En clair, l’Allemagne se retrouve prise en étau par ses deux principaux partenaires commerciaux. D’un côté, la Chine, qui peine encore à sortir d’une crise qui a durement limité la demande interne de biens étrangers. Elle devient en outre un concurrent sérieux, notamment sur le terrain technologique. De l’autre, les États-Unis, désormais moins accueillant et qui feront encore souffrir les exportateurs allemands avec la baisse du dollar.

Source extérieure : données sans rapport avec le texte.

[config.mk]
export PLATFORM = sky130hd
export DESIGN_NAME = sercom_regs
export DESIGN_NICKNAME = d
export VERILOG_FILES = /design/src/rtl/sercom_pkg.sv /design/src/rtl/sercom_szmask.sv /design/src/rtl/sercom_rxslot.sv /design/src/rtl/sercom_regs.sv
export SDC_FILE = /design/constraint.sdc
export NUM_CORES = 1
export LEC_CHECK = 0
export BUFFER_PORTS_ARGS = -buffer_cell sky130_fd_sc_hd__buf_2
export CORE_ASPECT_RATIO = 1.1
export CORE_MARGIN = 1
export CORE_UTILIZATION = 52
export DETAILED_ROUTE_END_ITERATION = 8
export GPL_ROUTABILITY_DRIVEN = 1
export PLACE_DENSITY_LB_ADDON = 0.25
export SLEW_MARGIN = 20
export SYNTH_ARGS = -nofsm -noshare
export SYNTH_HDL_FRONTEND = slang
export SYNTH_HIERARCHICAL = 1
export SYNTH_SLANG_ARGS = --single-unit
export TNS_END_PERCENT = 20
[constraint.sdc]
create_clock -name clk -period 1.4 [get_ports clk]
set_input_delay 0.07 -clock clk [delete_from_list [all_inputs] [get_ports clk]]
set_output_delay 0.07 -clock clk [all_outputs]
set_load 0.05 [all_outputs]
[src/rtl/sercom_pkg.sv]
package sercom_pkg;
   // register offsets (low three address bits)
   localparam logic [2:0] OFS_STA  = 3'd0;
   localparam logic [2:0] OFS_CTL  = 3'd1;
   localparam logic [2:0] OFS_FMT  = 3'd2;
   localparam logic [2:0] OFS_DIVL = 3'd4;
   localparam logic [2:0] OFS_DIVH = 3'd5;
   localparam logic [2:0] OFS_DATA = 3'd6;

   // status register bits
   localparam int STA_RXC = 7;
   localparam int STA_TXC = 6;
   localparam int STA_DRE = 5;

   // enable register bits
   localparam int CTL_RXIE = 7;
   localparam int CTL_TXIE = 6;
   localparam int CTL_DEIE = 5;
   localparam int CTL_RXEN = 4;
   localparam int CTL_TXEN = 3;
   localparam int CTL_SZ2  = 2;

   // format register bits
   localparam int FMT_SZ1 = 2;
   localparam int FMT_SZ0 = 1;

   // writable masks and reset values
   localparam logic [7:0] STA_WMASK = 8'h43;
   localparam logic [7:0] CTL_WMASK = 8'hFD;
   localparam logic [7:0] STA_RST   = 8'h20;
   localparam logic [7:0] CTL_RST   = 8'h00;
   localparam logic [7:0] FMT_RST   = 8'h06;
endpackage

[src/rtl/sercom_szmask.sv]
module sercom_szmask #(
   parameter int DATA_W   = 8,
   parameter int MIN_CHAR = 5
) (
   input  logic              clk,
   input  logic              rst_n,
   input  logic              clr,
   input  logic              load_i,
   input  logic [2:0]        code_i,
   output logic [DATA_W-1:0] mask_o
);
   localparam int SEL_W = 2;
   localparam logic [SEL_W-1:0] SEL_MAX = '1;

   if (MIN_CHAR + 3 != DATA_W) begin : g_bad_geom
      $error("sercom_szmask: MIN_CHAR+3 must equal DATA_W");
   end

   logic [SEL_W-1:0] sel_q;

   always_ff @(posedge clk or negedge rst_n) begin
      if (!rst_n) begin
         sel_q <= SEL_MAX;
      end else if (clr) begin
         sel_q <= SEL_MAX;
      end else if (load_i) begin
         if (!code_i[2]) begin
            sel_q <= code_i[1:0];
         end else if (&code_i) begin
            sel_q <= SEL_MAX;
         end
      end
   end

   for (genvar g = 0; g < DATA_W; g++) begin : g_mask
      if (g < MIN_CHAR) begin : g_fixed
         assign mask_o[g] = 1'b1;
      end else begin : g_sel
         assign mask_o[g] = ({30'd0, sel_q} >= 32'(g - MIN_CHAR + 1));
      end
   end


   wide_code_chk: assert property (@(posedge clk) disable iff (!rst_n)
      (load_i && (&code_i) && !clr) |=> (&mask_o));


   reserved_keep_chk: assert property (@(posedge clk) disable iff (!rst_n)
      (load_i && code_i[2] && !(&code_i) && !clr) |=> $stable(mask_o));
endmodule

[src/rtl/sercom_rxslot.sv]
module sercom_rxslot #(
   parameter int DATA_W = 8
) (
   input  logic              clk,
   input  logic              rst_n,
   input  logic              clr,
   input  logic              en_i,
   input  logic              push_valid_i,
   input  logic [DATA_W-1:0] push_data_i,
   output logic              push_ready_o,
   output logic              accept_o,
   input  logic              take_i,
   input  logic              flush_i,
   output logic              have_o,
   output logic [DATA_W-1:0] data_o
);
   logic              have_q;
   logic [DATA_W-1:0] buf_q;

   assign push_ready_o = en_i & ~have_q & ~clr;
   assign accept_o     = push_valid_i & push_ready_o;
   assign have_o       = have_q | accept_o;
   assign data_o       = have_q ? buf_q : push_data_i;

   always_ff @(posedge clk or negedge rst_n) begin
      if (!rst_n) begin
         have_q <= 1'b0;
         buf_q  <= '0;
      end else begin
         if (accept_o) buf_q <= push_data_i;
         if (clr || flush_i || take_i) begin
            have_q <= 1'b0;
         end else if (accept_o) begin
            have_q <= 1'b1;
         end
      end
   end


   take_clears_chk: assert property (@(posedge clk) disable iff (!rst_n)
      take_i |=> !have_q);


   slot_hold_chk: assert property (@(posedge clk) disable iff (!rst_n)
      (have_q && !take_i && !flush_i && !clr) |=> (have_q && $stable(buf_q)));
endmodule

[src/rtl/sercom_regs.sv]
module sercom_regs
   import sercom_pkg::*;
#(
   parameter int DATA_W   = 8,
   parameter int ADDR_W   = 3,
   parameter int DIVH_W   = 4,
   parameter int MIN_CHAR = 5
) (
   input  logic              clk,
   input  logic              rst_n,
   input  logic              pwr_off,
   input  logic [ADDR_W-1:0] bus_addr,
   input  logic              bus_wr,
   input  logic              bus_rd,
   input  logic [DATA_W-1:0] bus_wdata,
   output logic [DATA_W-1:0] bus_rdata,
   input  logic              rx_valid,
   input  logic [DATA_W-1:0] rx_data,
   output logic              rx_ready,
   output logic              tx_strobe,
   output logic [DATA_W-1:0] tx_data,
   output logic              irq_rxc,
   output logic              irq_txc,
   output logic              irq_dre
);
   localparam int DIVH_PAD = DATA_W - DIVH_W;

   if (DATA_W != 8) begin : g_bad_w
      $error("sercom_regs: DATA_W must be 8");
   end
   if (ADDR_W < 3) begin : g_bad_a
      $error("sercom_regs: ADDR_W must be at least 3");
   end
   if (DIVH_W < 1 || DIVH_W > DATA_W) begin : g_bad_d
      $error("sercom_regs: DIVH_W out of range");
   end

   // address decode: upper bits must be zero when present
   logic       upper_ok;
   logic [2:0] ofs;
   assign ofs = bus_addr[2:0];
   if (ADDR_W > 3) begin : g_upper
      assign upper_ok = ~|bus_addr[ADDR_W-1:3];
   end else begin : g_no_upper
      assign upper_ok = 1'b1;
   end

   logic [DATA_W-1:0] sta_q, ctl_q, fmt_q, divl_q;
   logic [DIVH_W-1:0] divh_q;
   logic [DATA_W-1:0] rdata_q, txd_q;
   logic              txs_q, irx_q, itx_q, ide_q;

   logic [DATA_W-1:0] n_sta, n_ctl, n_fmt, n_divl, n_rdata, n_txd;
   logic [DIVH_W-1:0] n_divh;
   logic              n_txs, n_irx, n_itx, n_ide;

   logic wr_go, rd_go, data_rd, flush, mask_load;
   logic [2:0] mask_code;
   logic [DATA_W-1:0] char_mask;
   logic slot_accept, slot_have;
   logic [DATA_W-1:0] slot_data;

   assign wr_go   = bus_wr & upper_ok & ~pwr_off;
   assign rd_go   = bus_rd & ~bus_wr & upper_ok & ~pwr_off;
   assign data_rd = rd_go & (ofs == OFS_DATA) & ctl_q[CTL_RXEN];
   assign flush   = wr_go & (ofs == OFS_CTL) & ~bus_wdata[CTL_RXEN];

   sercom_rxslot #(.DATA_W(DATA_W)) u_slot (
      .clk          (clk),
      .rst_n        (rst_n),
      .clr          (pwr_off),
      .en_i         (ctl_q[CTL_RXEN]),
      .push_valid_i (rx_valid),
      .push_data_i  (rx_data),
      .push_ready_o (rx_ready),
      .accept_o     (slot_accept),
      .take_i       (data_rd),
      .flush_i      (flush),
      .have_o       (slot_have),
      .data_o       (slot_data)
   );

   sercom_szmask #(.DATA_W(DATA_W), .MIN_CHAR(MIN_CHAR)) u_mask (
      .clk    (clk),
      .rst_n  (rst_n),
      .clr    (pwr_off),
      .load_i (mask_load),
      .code_i (mask_code),
      .mask_o (char_mask)
   );

   always_comb begin
      n_sta   = sta_q;
      n_ctl   = ctl_q;
      n_fmt   = fmt_q;
      n_divl  = divl_q;
      n_divh  = divh_q;
      n_rdata = rdata_q;
      n_txd   = txd_q;
      n_txs   = 1'b0;
      n_irx   = irx_q;
      n_itx   = itx_q;
      n_ide   = ide_q;

      // byte arrival is applied before the bus access of the same cycle
      if (slot_accept) begin
         n_sta[STA_RXC] = 1'b1;
         if (ctl_q[CTL_RXIE]) n_irx = 1'b1;
      end

      if (rd_go) begin
         unique case (ofs)
            OFS_STA:  n_rdata = sta_q;
            OFS_CTL:  n_rdata = ctl_q;
            OFS_FMT:  n_rdata = fmt_q;
            OFS_DIVL: n_rdata = divl_q;
            OFS_DIVH: n_rdata = {{DIVH_PAD{1'b0}}, divh_q};
            OFS_DATA: begin
               if (ctl_q[CTL_RXEN]) begin
                  n_rdata        = slot_have ? (slot_data & char_mask) : '0;
                  n_sta[STA_RXC] = 1'b0;
                  n_irx          = 1'b0;
               end else begin
                  n_rdata = '0;
               end
            end
            default:  n_rdata = '0;
         endcase
      end

      if (wr_go) begin
         unique case (ofs)
            OFS_DATA: begin
               if (ctl_q[CTL_TXEN]) begin
                  n_txs          = 1'b1;
                  n_txd          = bus_wdata;
                  n_sta[STA_TXC] = 1'b1;
                  n_sta[STA_DRE] = 1'b1;
                  if (ctl_q[CTL_TXIE]) begin
                     n_itx          = 1'b1;
                     n_sta[STA_TXC] = 1'b0;
                  end
                  if (ctl_q[CTL_DEIE]) n_ide = 1'b1;
               end
            end
            OFS_STA: begin
               n_sta = (bus_wdata & STA_WMASK) | (n_sta & ~STA_WMASK);
               if (bus_wdata[STA_TXC]) begin
                  n_sta[STA_TXC] = 1'b0;
                  n_itx          = 1'b0;
               end
            end
            OFS_CTL: begin
               n_ctl = (bus_wdata & CTL_WMASK) | (ctl_q & ~CTL_WMASK);
               n_irx = n_ctl[CTL_RXIE] & n_sta[STA_RXC];
               n_itx = n_ctl[CTL_TXIE] & n_sta[STA_TXC];
               n_ide = n_ctl[CTL_DEIE] & n_sta[STA_DRE];
            end
            OFS_FMT:  n_fmt  = bus_wdata;
            OFS_DIVL: n_divl = bus_wdata;
            OFS_DIVH: n_divh = bus_wdata[DIVH_W-1:0];
            default:  ;
         endcase
      end

      if (pwr_off) begin
         n_sta   = STA_RST;
         n_ctl   = CTL_RST;
         n_fmt   = FMT_RST;
         n_divl  = '0;
         n_divh  = '0;
         n_rdata = '0;
         n_txd   = '0;
         n_txs   = 1'b0;
         n_irx   = 1'b0;
         n_itx   = 1'b0;
         n_ide   = 1'b0;
      end
   end

   assign mask_load = wr_go & ((ofs == OFS_CTL) | (ofs == OFS_FMT));
   assign mask_code = {n_ctl[CTL_SZ2], n_fmt[FMT_SZ1], n_fmt[FMT_SZ0]};

   always_ff @(posedge clk or negedge rst_n) begin
      if (!rst_n) begin
         sta_q   <= STA_RST;
         ctl_q   <= CTL_RST;
         fmt_q   <= FMT_RST;
         divl_q  <= '0;
         divh_q  <= '0;
         rdata_q <= '0;
         txd_q   <= '0;
         txs_q   <= 1'b0;
         irx_q   <= 1'b0;
         itx_q   <= 1'b0;
         ide_q   <= 1'b0;
      end else begin
         sta_q   <= n_sta;
         ctl_q   <= n_ctl;
         fmt_q   <= n_fmt;
         divl_q  <= n_divl;
         divh_q  <= n_divh;
         rdata_q <= n_rdata;
         txd_q   <= n_txd;
         txs_q   <= n_txs;
         irx_q   <= n_irx;
         itx_q   <= n_itx;
         ide_q   <= n_ide;
      end
   end

   assign bus_rdata = rdata_q;
   assign tx_strobe = txs_q;
   assign tx_data   = txd_q;
   assign irq_rxc   = irx_q;
   assign irq_txc   = itx_q;
   assign irq_dre   = ide_q;


   accept_sets_rxc_chk: assert property (@(posedge clk) disable iff (!rst_n)
      (slot_accept && !data_rd && !pwr_off) |=> sta_q[STA_RXC]);


   strobe_src_chk: assert property (@(posedge clk) disable iff (!rst_n)
      tx_strobe |-> $past(bus_wr && ofs == OFS_DATA && ctl_q[CTL_TXEN]));


   sta_txc_clear_chk: assert property (@(posedge clk) disable iff (!rst_n)
      (wr_go && ofs == OFS_STA) |=> !sta_q[STA_TXC]);


   ctl_dre_level_chk: assert property (@(posedge clk) disable iff (!rst_n)
      (wr_go && ofs == OFS_CTL) |=> (irq_dre == (ctl_q[CTL_DEIE] & sta_q[STA_DRE])));


   pwr_quiet_chk: assert property (@(posedge clk) disable iff (!rst_n)
      pwr_off |=> (bus_rdata == '0 && !irq_rxc && !irq_txc && !irq_dre && !tx_strobe));
endmodule

==> out/metrics.yaml <==
finalCritPeriodShare_pct: 103
cp-start-kind: "register"
antenna_found_initial: 0
hold-path-cell-count: 3
critical_path_arrival_ns: 1.37
drc: 0
worstHoldPathType: "in -> reg"
synth_cells: 313
clk_pin_slew_ns: 0.07
track_usage_pct: 27.5
crit_top_cell: "buf_6"
io-pin-count: 46
synth-seq-area-share_pct: 48.7
synth.avg_cell_area_um2: 10.4
dp.cells: 458
gp_congestion: 0.867
finalSetupViolCount: 6
drt-pass1-iter-count: 4
dieArea_um2: 6570
ys_warn_count: 6
fp.dieH_um: 84.9
drt_wl_total_mm: 8.34
grt_max_degree: 64
synth_edf_count: 0
clock_path_buffers: 2
cap_violations: 0
tritoncts: "yes"
yosysUniqueCellTypes: 48
htree_levels: 3
clock_skew_ns: 0.00958
worst_pin_slew_ns: 0.608
die_w_um: 77.4
endpoint_kind: "primary output"
instances_no_fill: 484
post-dp-hpwl_mm: 6.04
r2r-end: "bus_rdata[6]$_DFFE_PN0P_"
crit_family: "flip-flops"
synth_async_sr_flop_share_pct: 100
finalCriticalPeriod_ns: 1.44
via_per_inst: 5.67
areaGrowthSynthToFinish_pct: 27.8
place_area_um2: 3790
cts-root-buf: "clkbuf_8"
rrSetupSlack_ns: -0.03
layout_common_cells: "57 x dfrtp_1, 44 x buf_2, 42 x buf_4"
clkSinkCount: 63
hold_viol_final: 0
p_leak_nw: 1.98
slowest_stage: "dfrtp_2"
critPathKind: "reg -> out"
nets: 427
grt_pass1_wl_mm: 13.7
max_freq_mhz: 695
critical_path.cell_chain: "buf_6, buf_6, nor3b_4, buf_6"
layout-drive-gt1-share_pct: 35.1
hold_start: "bus_wdata[2]"
critPathRequiredTime_ns: 1.33
syn-cell-area_um2: 3250
vias: 2746
cts_buffers: 9
outcome: "finished with violations"
yosys_most_used_dff: "dfrtp_1"
synth-seq-cells: 63
core_region_area_um2: 5910
reg2reg_depth: 5
ant_nets: 0
rows: 29
stdcell_area_um2: 4150
start_util_pct: 55.0
diodes: 0
insertion_delay_ns: 0.34
worst-path-buf-inv: 3
setup_slack_ns: -0.0398
io_buffers: 45
drt-initial-drc-count: 160
whs_endpoint: "divl_q[2]$_DFFE_PN0P_"
overflow: 0
power_density_nw_per_um2: 1010
violations: "negative setup slack"
cp_slowest_stage_delay_ns: 0.45
cp_max_fo: 4
reg2reg_from: "u_slot/have_q$_DFFE_PN0P_"
grt_pass1_vias: 2730
max_slew_margin_pct: 59.5
rsz0062_at_grt: "true"
irDropWorstVdd_v: 0.000809
layout_commonest_cell: "dfrtp_1"
slew_viol_final: 0
wire_per_inst_um: 17.2
Yosys cell counts, drive strengths merged, types with 5 or more instances:
library cell	instances	area share (%)
mux2i	8	2.5
dfstp	5	4.0
nor2b	5	0.96
a22o	16	4.3
o21ai	10	1.5
a21oi	19	3.0
nand2b	13	2.7
mux2	19	7.5
nor2	12	1.4
nand2	40	4.6
nor3	8	1.2
nand3b	8	1.8
clkbuf	9	1.0
nand3	5	0.77
dfrtp	58	45
a221o	6	1.8
buf	17	3.5
per-stage QoR:
stage                     hold WS, ns  worst slack, ns  TNS (ns)  utilization [%]  power (mW)
after floorplan                -0.226           -0.126    -0.371                -        2.30
after global placement          0.107          -0.0835    -0.462             64.1        2.53
after detailed placement        0.108           -0.147    -0.782             64.1        2.55
after CTS                     0.00466          -0.0585    -0.162             70.0        4.21
after global routing           0.0160          -0.0907    -0.782             70.2        4.36
final                          0.0216          -0.0398    -0.117             70.2        4.18
metal layers:
layer / share of wire, % / up-vias / GRT usage, % / routed length [um]
met5: 0 / - / 0 / 0
met4: 1.8 / 0 / 10.1 / 148
met3: 5.7 / 14 / 7.31 / 479
met2: 49 / 90 / 44.8 / 4080
met1: 44 / 1331 / 35.3 / 3640
li1: - / 1311 / - / -
timing repair:
action | 4_1_cts | 5_1_grt
endpoints found under the hold margin | 66 | 0
setup endpoints to repair | 15 | 19
resized for setup | 11 | 2
pin swaps | 2 | 3
setup buffers | 1 | 0
hold buffers | 9 | 0
cells by family after synthesis:
group	share of synthesized area, %
buffers and inverters	4.93
other	0.115
multiplexers	9.97
flip-flops	48.7
AND/OR/NAND/NOR	19.4
AO/OA/AOI/OAI	16.9
cell type report:
type / count / area (um2)
fillers: 474 / 1760
clock buffers: 13 / 169
flip-flops and latches: 63 / 1580
clock inverters: 3 / 40.0
repair buffers: 100 / 691
inverters: 3 / 11.3
well taps: 77 / 96.3
multi-input cells: 225 / 1560
where the power goes:
part / switching [mW] / internal [mW]
Sequential: 0.0474 / 1.90
Clock: 0.676 / 0.963
Combinational: 0.338 / 0.258
tightest hold or removal path: cells and delay by family:
family | cells | cell delay (ns)
AOI/OAI and AO/OA | 1 | 0.05
buffers and inverters | 1 | 0.14
and+or+nand+nor | 1 | 0.06
sequential cells by signal, indices dropped and copies added, names as in the netlist:
signal         cells
divh_q             4
tx_strobe          1
irq_dre            1
u_mask/sel_q       2
u_slot/have_q      1
ctl_q              7
divl_q             8
tx_data            8
sta_q              5
fmt_q              8
irq_rxc            1
bus_rdata          8
irq_txc            1
u_slot/buf_q       8
worst max path at each step:
stage | cells after the start | end | slack, ns | startpoint
floorplan | 7 | u_mask/sel_q[1]$_DFFE_PN1P_ | -0.13 | bus_wr
global placement | 6 | u_mask/sel_q[1]$_DFFE_PN1P_ | -0.08 | pwr_off
detailed placement | 6 | u_mask/sel_q[1]$_DFFE_PN1P_ | -0.15 | pwr_off
CTS | 4 | rx_ready | -0.06 | u_slot/have_q$_DFFE_PN0P_
global route | 4 | rx_ready | -0.09 | u_slot/have_q$_DFFE_PN0P_
finish | 4 | rx_ready | -0.04 | u_slot/have_q$_DFFE_PN0P_
No activity file was read; power rests on OpenSTA's default activity.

Résultat : en 2025, l’économie allemande reste à l’arrêt. La croissance attendue pour 2026 plafonne à 1%. L’Allemagne, qui a longtemps prospéré grâce à la mondialisation, en subit aujourd’hui les revers. Pour rebondir, Berlin mise sur un plan de relance de 500 milliards d’euros. Une rupture culturelle pour un pays attaché à la rigueur budgétaire, qui a accumulé du retard en matière d’énergie, de technologie et d’infrastructures. Le fameux “frein à la dette” – plafonnant le déficit à 0,35% du PIB – sera contourné temporairement. Reste à patienter : les premiers effets ne sont pas attendus avant 2026.